[src/rtl/oe_timing_pkg.sv]
package oe_timing_pkg;
   typedef enum logic [1:0] {
      IW_IDLE = 2'd0,
      IW_OPEN = 2'd1,
      IW_GAP  = 2'd2
   } iw_state_t;
endpackage

[src/rtl/oe_half_div.sv]
module oe_half_div #(
   parameter int DIV_W   = 9,
   parameter int DIV_RST = 10
) (
   input  logic             clk,
   input  logic             rst_n,
   input  logic             run_en,
   input  logic [DIV_W-1:0] div_value,
   input  logic             div_load,
   output logic             tick,
   output logic             lvl,
   output logic             period_end
);
   localparam logic [DIV_W-1:0] ONE   = DIV_W'(1);
   localparam logic [DIV_W-1:0] RSTV  = DIV_W'(DIV_RST);

   logic [DIV_W-1:0] cnt_q;
   logic [DIV_W-1:0] div_act_q;
   logic [DIV_W-1:0] div_pend_q;
   logic             pend_vld_q;
   logic             lvl_q;

   assign tick       = run_en && (cnt_q == (div_act_q - ONE));
   assign lvl        = lvl_q;
   assign period_end = tick && lvl_q;

   always_ff @(posedge clk or negedge rst_n) begin
      if (!rst_n) begin
         cnt_q      <= '0;
         lvl_q      <= 1'b0;
         div_act_q  <= RSTV;
         div_pend_q <= RSTV;
         pend_vld_q <= 1'b0;
      end else begin
         if (!run_en) begin
            cnt_q <= '0;
            lvl_q <= 1'b0;
            if (pend_vld_q) begin
               div_act_q  <= div_pend_q;
               pend_vld_q <= 1'b0;
            end
         end else if (tick) begin
            cnt_q <= '0;
            lvl_q <= ~lvl_q;
            if (lvl_q && pend_vld_q) begin
               div_act_q  <= div_pend_q;
               pend_vld_q <= 1'b0;
            end
         end else begin
            cnt_q <= cnt_q + ONE;
         end
         if (div_load && (div_value != '0)) begin
            div_pend_q <= div_value;
            pend_vld_q <= 1'b1;
         end
      end
   end
endmodule

[src/rtl/oe_pixel_strobe.sv]
module oe_pixel_strobe #(
   parameter int RATIO = 8
) (
   input  logic clk,
   input  logic rst_n,
   input  logic run_en,
   input  logic period_end,
   output logic pix_stb
);
   localparam int              PW   = (RATIO > 1) ? $clog2(RATIO) : 1;
   localparam logic [PW-1:0]   LAST = PW'(RATIO - 1);
   localparam logic [PW-1:0]   INC  = PW'(1);

   logic [PW-1:0] pc_q;

   assign pix_stb = period_end && (pc_q == LAST);

   generate
      if ((RATIO & (RATIO - 1)) == 0) begin : g_pow2
         always_ff @(posedge clk or negedge rst_n) begin
            if (!rst_n)          pc_q <= '0;
            else if (!run_en)    pc_q <= '0;
            else if (period_end) pc_q <= pc_q + INC;
         end
      end else begin : g_mod
         always_ff @(posedge clk or negedge rst_n) begin
            if (!rst_n)          pc_q <= '0;
            else if (!run_en)    pc_q <= '0;
            else if (period_end) pc_q <= (pc_q == LAST) ? '0 : pc_q + INC;
         end
      end
   endgenerate
endmodule

[src/rtl/oe_integ_window.sv]
module oe_integ_window
   import oe_timing_pkg::*;
#(
   parameter int INT_W       = 32,
   parameter int GAP_PERIODS = 1
) (
   input  logic             clk,
   input  logic             rst_n,
   input  logic             run_en,
   input  logic             period_end,
   input  logic [INT_W-1:0] int_time,
   output logic             integ_active
);
   localparam int               GW    = $clog2(GAP_PERIODS + 1);
   localparam logic [GW-1:0]    GLAST = GW'(GAP_PERIODS - 1);
   localparam logic [GW-1:0]    GINC  = GW'(1);
   localparam logic [INT_W-1:0] IONE  = INT_W'(1);

   iw_state_t        state_q;
   logic [INT_W-1:0] ic_q;
   logic [INT_W-1:0] tgt_q;
   logic [GW-1:0]    gc_q;
   logic [INT_W-1:0] tgt_new;

   assign tgt_new      = (int_time == '0) ? IONE : int_time;
   assign integ_active = run_en && (state_q != IW_GAP);

   always_ff @(posedge clk or negedge rst_n) begin
      if (!rst_n) begin
         state_q <= IW_IDLE;
         ic_q    <= '0;
         tgt_q   <= IONE;
         gc_q    <= '0;
      end else if (!run_en) begin
         state_q <= IW_IDLE;
         ic_q    <= '0;
         gc_q    <= '0;
         tgt_q   <= tgt_new;
      end else begin
         unique case (state_q)
            IW_IDLE: begin
               state_q <= IW_OPEN;
               ic_q    <= '0;
               tgt_q   <= tgt_new;
            end
            IW_OPEN: begin
               if (period_end) begin
                  if (ic_q == (tgt_q - IONE)) begin
                     state_q <= IW_GAP;
                     gc_q    <= '0;
                  end else begin
                     ic_q <= ic_q + IONE;
                  end
               end
            end
            IW_GAP: begin
               if (period_end) begin
                  if (gc_q == GLAST) begin
                     state_q <= IW_OPEN;
                     ic_q    <= '0;
                     tgt_q   <= tgt_new;
                  end else begin
                     gc_q <= gc_q + GINC;
                  end
               end
            end
            default: state_q <= IW_IDLE;
         endcase
      end
   end
endmodule

[src/rtl/oe_timing_gen.sv]
module oe_timing_gen #(
   parameter int DIV_W       = 9,
   parameter int DIV_RST     = 10,
   parameter int INT_W       = 32,
   parameter int PIX_RATIO   = 8,
   parameter int GAP_PERIODS = 1
) (
   input  logic             clk,
   input  logic             rst_n,
   input  logic             run_en,
   input  logic [DIV_W-1:0] div_value,
   input  logic             div_load,
   input  logic [INT_W-1:0] int_time,
   input  logic             par_style,
   input  logic             hi_speed,
   input  logic             gain_in,
   output logic             oe_clk_en,
   output logic             oe_clk_lvl,
   output logic             pix_stb,
   output logic             integ_active,
   output logic             speed_hi,
   output logic             gain_hi
);
   generate
      if (DIV_W < 1 || DIV_W > 16) begin : g_bad_divw
         $error("oe_timing_gen: DIV_W out of range");
      end
      if (DIV_RST < 1 || DIV_RST >= (1 << DIV_W)) begin : g_bad_divrst
         $error("oe_timing_gen: DIV_RST must be a nonzero DIV_W value");
      end
      if (INT_W < 1) begin : g_bad_intw
         $error("oe_timing_gen: INT_W must be positive");
      end
      if (PIX_RATIO < 2) begin : g_bad_ratio
         $error("oe_timing_gen: PIX_RATIO must be at least 2");
      end
      if (GAP_PERIODS < 1) begin : g_bad_gap
         $error("oe_timing_gen: GAP_PERIODS must be at least 1");
      end
   endgenerate

   logic period_end;

   oe_half_div #(
      .DIV_W   (DIV_W),
      .DIV_RST (DIV_RST)
   ) div_i (
      .clk        (clk),
      .rst_n      (rst_n),
      .run_en     (run_en),
      .div_value  (div_value),
      .div_load   (div_load),
      .tick       (oe_clk_en),
      .lvl        (oe_clk_lvl),
      .period_end (period_end)
   );

   oe_pixel_strobe #(
      .RATIO (PIX_RATIO)
   ) pix_i (
      .clk        (clk),
      .rst_n      (rst_n),
      .run_en     (run_en),
      .period_end (period_end),
      .pix_stb    (pix_stb)
   );

   oe_integ_window #(
      .INT_W       (INT_W),
      .GAP_PERIODS (GAP_PERIODS)
   ) win_i (
      .clk          (clk),
      .rst_n        (rst_n),
      .run_en       (run_en),
      .period_end   (period_end),
      .int_time     (int_time),
      .integ_active (integ_active)
   );

   assign speed_hi = hi_speed & ~par_style;
   assign gain_hi  = gain_in;
endmodule

[config.mk]
export PLATFORM = sky130hd
export DESIGN_NAME = oe_timing_gen
export DESIGN_NICKNAME = d
export VERILOG_FILES = /design/src/rtl/oe_timing_pkg.sv /design/src/rtl/oe_half_div.sv /design/src/rtl/oe_pixel_strobe.sv /design/src/rtl/oe_integ_window.sv /design/src/rtl/oe_timing_gen.sv
export SDC_FILE = /design/constraint.sdc
export NUM_CORES = 1
export LEC_CHECK = 0
export ABC_AREA = 1
export CAP_MARGIN = 20
export CORE_ASPECT_RATIO = 0.8
export CORE_MARGIN = 8
export CORE_UTILIZATION = 50
export DETAILED_ROUTE_END_ITERATION = 16
export PLACE_DENSITY = 0.69
export SYNTH_ARGS = -nofsm -noshare
export SYNTH_HDL_FRONTEND = slang
export SYNTH_SLANG_ARGS = --single-unit
export TNS_END_PERCENT = 100
[constraint.sdc]
create_clock -name clk -period 2.24 [get_ports clk]
set_clock_uncertainty 0.15 [all_clocks]
set_input_delay 0.336 -clock clk [delete_from_list [all_inputs] [get_ports clk]]
set_output_delay 0.336 -clock clk [all_outputs]
set_load 0.02 [all_outputs]
**After elaboration in Yosys (flattened, before gate mapping)**

Cells that the tools add are included.
Widths: inputs -> output; s select.

- Bits in registers: 99
- Bits of input ports: 48
- Output and inout bits: 6
- Word-level logic and storage cells: 91

- $add $sub $neg: 6
- Equal/unequal tests: 19
- Mux-type cells: 37
- Bitwise operators: 3
- Reduce and logical (&&, ||, !) cells: 16

Operators with widths:

| kind | count |
|---|---|
| $mux 32 | 9 |
| $pmux 32 s3 | 1 |
| $pmux 32 s2 | 1 |
| $mux 9 | 6 |
| $add 32x1->32 const B | 1 |
| $eq 32x32->1 | 1 |
| $logic_not 32->1 | 1 |
| $sub 32x1->32 const B | 1 |
| $ne 3x1->1 const B | 4 |
| $ne 3x3->1 const B | 4 |
| $mux 1 | 11 |
| $mux 2 | 5 |
| $add 9x1->9 const B | 1 |
| $eq 9x9->1 | 1 |
| $reduce_bool 9->1 | 1 |
| $sub 9x1->9 const B | 1 |
| $reduce_and 4->1 | 2 |
| $logic_and 1x1->1 | 6 |
| $mux 3 | 2 |
| $ne 2x1->1 const B | 3 |
| $pmux 2 s3 | 1 |
| $reduce_and 3->1 | 2 |
| $reduce_and 5->1 | 1 |
| $ne 4x1->1 const B | 1 |
| 13 further kinds | 14 |

**Longest topological paths before layout**

- Depth in word-level cells: 7
- Depth in mapped cells: 17

**Cells and area by module**

From an unflattened synthesis, not the netlist that was laid out.

- Cells, all modules: 1015
- Area total of the unflattened synthesis: 6936.7 sq um

By module, submodules not included:

| module | times used | cells each | area an instance (sq um) | sequential area each (sq um) |
|---|---|---|---|---|
| oe_integ_window | 1 | 799 | 5156.2 | 1652.8 |
| oe_half_div | 1 | 195 | 1609.0 | 730.7 |
| oe_pixel_strobe | 1 | 18 | 153.9 | 75.1 |
| oe_timing_gen | 1 | 3 | 17.5 | 0.0 |

**Worst setup path before layout**

OpenSTA, ideal clock, no wires.

- Path type: reg2out
- From: register div_i.div_act_q[1]
- To: output port pix_stb
- Data arrival time: 2.122 ns
- Path slack: -0.368 ns
- Stages on the path, launching flop included: 11
- Path through: dfstp_2 > inv_1 > ha_1 > or2_1 > nand2_1 > nand2_1 > nand2_1 > nand4_1 > nor2_1 > nand3_2 > nor3b_1

- Word-level cells in the longest chain between the ends: 5

RTL lines:

| item | RTL line | source |
|---|---|---|
| from (decl) | oe_half_div.sv:18 | `logic [DIV_W-1:0] div_act_q;` |
| from (signal assigned) | oe_half_div.sv:39 | `div_act_q <= div_pend_q;` |
| from (signal assigned) | oe_half_div.sv:46 | `div_act_q <= div_pend_q;` |
| $sub 9x1->9 | oe_half_div.sv:23 | `assign tick = run_en && (cnt_q == (div_act_q - ONE));` |
| $eq 9x9->1 | oe_half_div.sv:23 |  |
| $logic_and 1x1->1 | oe_half_div.sv:23 |  |
| $logic_and 1x1->1 | oe_half_div.sv:25 | `assign period_end = tick && lvl_q;` |
| $logic_and 1x1->1 | oe_pixel_strobe.sv:16 | `assign pix_stb = period_end && (pc_q == LAST);` |
| to (decl) | oe_timing_gen.sv:19 | `output logic pix_stb,` |

Every way passes these cells.

**Worst setup path in the final report**

Same ends and word-level chain as after synthesis.

==> flow_summary.toml <==
[setup_path]
cpMaxStageDelayCell = "dfstp_2"
r2r_slack_ps = -330
startpoint_type = "flip-flop"
crit_fanout = 3
worst-r2r-cell-count = 17
r2r_start = "div_i.div_act_q[1]"
cpMostUsedCell = "nand2_1"
crit_type = "flip-flop to primary output"
cp.arrival_ps = 2180
crit_chain = "inv_2 > ha_4 > or2_1 > nand2_1 > nand2_1 > nand2_1 > nand4_1 > nor2_4 > nand3_4 > nor3b_4 > buf_6"
end_kind = "primary output"
required_ps = 1750
r2r-end = "win_i.ic_q[0]"
max_stage_delay_ps = 550

[run_status]
status = "finished with violations"
violations = "negative setup slack"

[synthesis]
ys_seq_area_share_pct = 35.22
syn-cell-area_um2 = 6982
synth-seq-cells = 98
synth.distinct_cells = 39
synth_nets = 1096
syn_inst = 1038
syn_area_per_cell_um2 = 6.726
yosysWarnings = 0

[cells_and_area]
finish.instance_area_um2 = 9244
antenna_cells = 0
multi_input_area_um2 = 4158
final_nets = 1265
final_common_cell = "nand2_1"
drive_gt1_share_pct = 18.83
fin_cells = 1391
seq_area_um2 = 2459
nFillCells = 1209
layout_common_cells = "nand2_1, buf_4, nor2_1"
synthToLayoutAreaGrowth_pct = 32.40

[power_and_ir_drop]
peakVddDrop_mv = 0.5655
total_power_mw = 8.364
switching_share_pct = 39.90
p_int_mw = 5.027
pwr-share-seq_pct = 30.2
p_leak_nw = 4.472
powerDensity_nw_per_um2 = 904.8
p_clk_share_pct = 20.2
combPwrFrac_pct = 49.6
switchingPower_mw = 3.337

[clock_network]
numCtsBuffers = 9
cts_root_buffer = "clkbuf_16"
clk_latency_ps = 350
clock_sinks = 98
cts_tree = "built"
h-tree-depth = 3
cts.path.max_buffers = 2
clkTransAtPathRegs_ps = 70

[timing]
relSlewSlack_pct = 63.00
maxSlewViolCount = 0
worstMarginPinSlew_ps = 555.1
rsz0062_at_grt = "yes"
setup_tns_ps = -21470
fmax_ghz = 0.3749
period_minus_slack_ps = 2667
setup_viol = 89
finalWorstSetupSlack_ps = -427.1
fin_crit_sh_pct = 119.1
hold_violations = 0

[detailed_routing]
wirelength_um = 20710
ant_nets = 0
drc = 0
wl_per_cell_um = 14.89
num_vias = 7247
drt-pass1-iter-count = 5
vias_per_cell = 5.210
drtIter0Drc = 740

[die]
die_w_um = 148.1
core-area_um2 = 13600
start_util_pct = 51.34
rows = 38
dieArea_um2 = 18020
die_h_um = 121.7
io_pins = 54

[global_routing]
met3_usage_pct = 4.522
grt_pass1_wl_um = 33710
grt_max_degree = 46
use_met2_pct = 32.94
grt_pass1_vias = 6524
grt_usage_pct = 23.43
busiest_layer = "met1"
antenna_found_initial = 0
use_met1_pct = 36.07
gr-total-overflow = 0

[hold_path]
min_from = "win_i.tgt_q[31]"
hold_path_depth = 2
hold_path_end = "win_i.tgt_q[31]"
hold_class = "flip-flop to flip-flop"

[job]
drv_cap = 0

[placed_design]
pre_cts_ws_ps = -541.3
dp.cells = 1366
portBuffers = 51
hpwl_um = 15710
place.gp.congestion = 0.9436
placed_cell_area_um2 = 8646
## Yosys cell counts
library cell  count  area [um^2]
nand2_1         341         1280
nor2_1          126        473.0
nand3_1         110        550.5
dfrtp_1          93         2327
inv_1            87        326.6
nor3_1           45        225.2
xor2_1           42        367.9
xnor2_1          24        210.2
clkbuf_1         23        86.33
nor4_1           22        137.6
nand4_1          18        112.6
a21oi_1          13        65.06
buf_2            11        55.05
ha_1             10        125.1
o21ai_0           9        45.04
nand3b_1          8        60.06
nor2_2            8        50.05
dfstp_2           5        131.4
mux2_2            5        56.30
buf_6             4        45.04
inv_2             4        15.01
o21ai_1           4        20.02
nand3_2           3        30.03
nor2_4            3        33.78
o21bai_1          3        22.52
and2_1            2        12.51
buf_1             2        7.510
or2_2             2        12.51
and3_1            1        6.260
buf_4             1        7.510
clkinv_1          1        3.750
nand2_2           1        6.260
nand2_4           1        11.26
nand4_2           1        12.51
nor3b_1           1        7.510
o21a_1            1        7.510
or2_1             1        6.260
or3_1             1        6.260
xnor3_1           1        22.52
## state kept, by name, indices dropped and copies added (netlist names)
register          flops
win_i.ic_q           32
div_i.div_act_q       9
win_i.tgt_q          32
win_i.state_q         2
div_i.lvl             1
pix_i.pc_q            3
div_i.pend_vld_q      1
div_i.cnt_q           9
div_i.div_pend_q      9
## critical path, delay by kind of cell, from the launching register on
| family | cells | cell delay (ps) |
|---|---|---|
| buffers and inverters | 2 | 190 |
| adder cells (fa/ha/maj) | 1 | 160 |
| flip-flops | 1 | 550 |
| AND/OR/NAND/NOR | 8 | 940 |
## worst max-delay path by stage
| stage | startpoint | endpoint | slack [ps] | cells past startpoint |
|---|---|---|---|---|
| 3_5_place_dp | div_i.div_act_q[1] | pix_stb | -540 | 11 |
| 2_1_floorplan | div_i.div_act_q[1] | win_i.ic_q[5] | -80 | 16 |
| 5_1_grt | div_i.div_act_q[1] | pix_stb | -540 | 11 |
| 3_3_place_gp | div_i.div_act_q[1] | pix_stb | -520 | 11 |
| 4_1_cts | div_i.div_act_q[1] | pix_stb | -430 | 11 |
| 6_report | div_i.div_act_q[1] | pix_stb | -430 | 11 |
## logic make-up (layout without fill, tap and decap cells)
group | count (synthesis) | count (layout) | synth area share [%]
simple gates | 695 | 696 | 43.46
buf+inv | 133 | 305 | 7.831
flops | 98 | 98 | 35.22
xor+xnor | 67 | 67 | 8.602
compound gates | 30 | 30 | 2.294
fa+ha+maj | 10 | 10 | 1.792
mux | 5 | 5 | 0.8064
## stage by stage
stage,utilization (%),hold WS [ps]
finish,67.98,345.5
global route,67.98,381.6
CTS,66.98,344.9
detailed placement,63.58,202.0
global placement,63.58,201.7
floorplan,-,-109.6
## area by class of cell
type | count | area share (%)
inverter | 92 | 3.736
multi-input combinational | 808 | 44.98
tap | 180 | 2.436
clock buffer | 11 | 2.626
clock inverter | 4 | 0.8257
sequential | 98 | 26.60
timing repair buffer | 198 | 18.80
## power groups by stage
stage | clock network, mW | registers (mW) | logic [mW]
6_report | 1.69 | 2.52 | 4.15
5_1_grt | 1.80 | 2.58 | 4.58
4_1_cts | 1.73 | 2.51 | 3.99
3_5_place_dp | 0 | 2.53 | 3.81
3_3_place_gp | 0 | 2.53 | 3.75
2_1_floorplan | 0 | 2.48 | 2.25
## metal layers
metal  part of all wire [%]  vias to the layer above
met3                    6.3                       10
met2                     42                      188
met4                   0.75                        0
li1                       -                     3658
met1                     51                     3391
met5                      0                        -
## what timing repair did
action                                 4_1_cts  5_1_grt
hold buffers                                 1        0
endpoints found under the hold margin       33        0
cloned                                       2        1
setup endpoints to repair                   83       91
buffers inserted                             3        3
pin swaps                                    6        1
gates resized for setup                     34       29
Power figures use the tool's default switching activity.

### Description of the task:
Find the word "endpoints" in the data and show each line that holds it.

### Result of the exercise:
endpoints found under the hold margin       33        0
setup endpoints to repair                   83       91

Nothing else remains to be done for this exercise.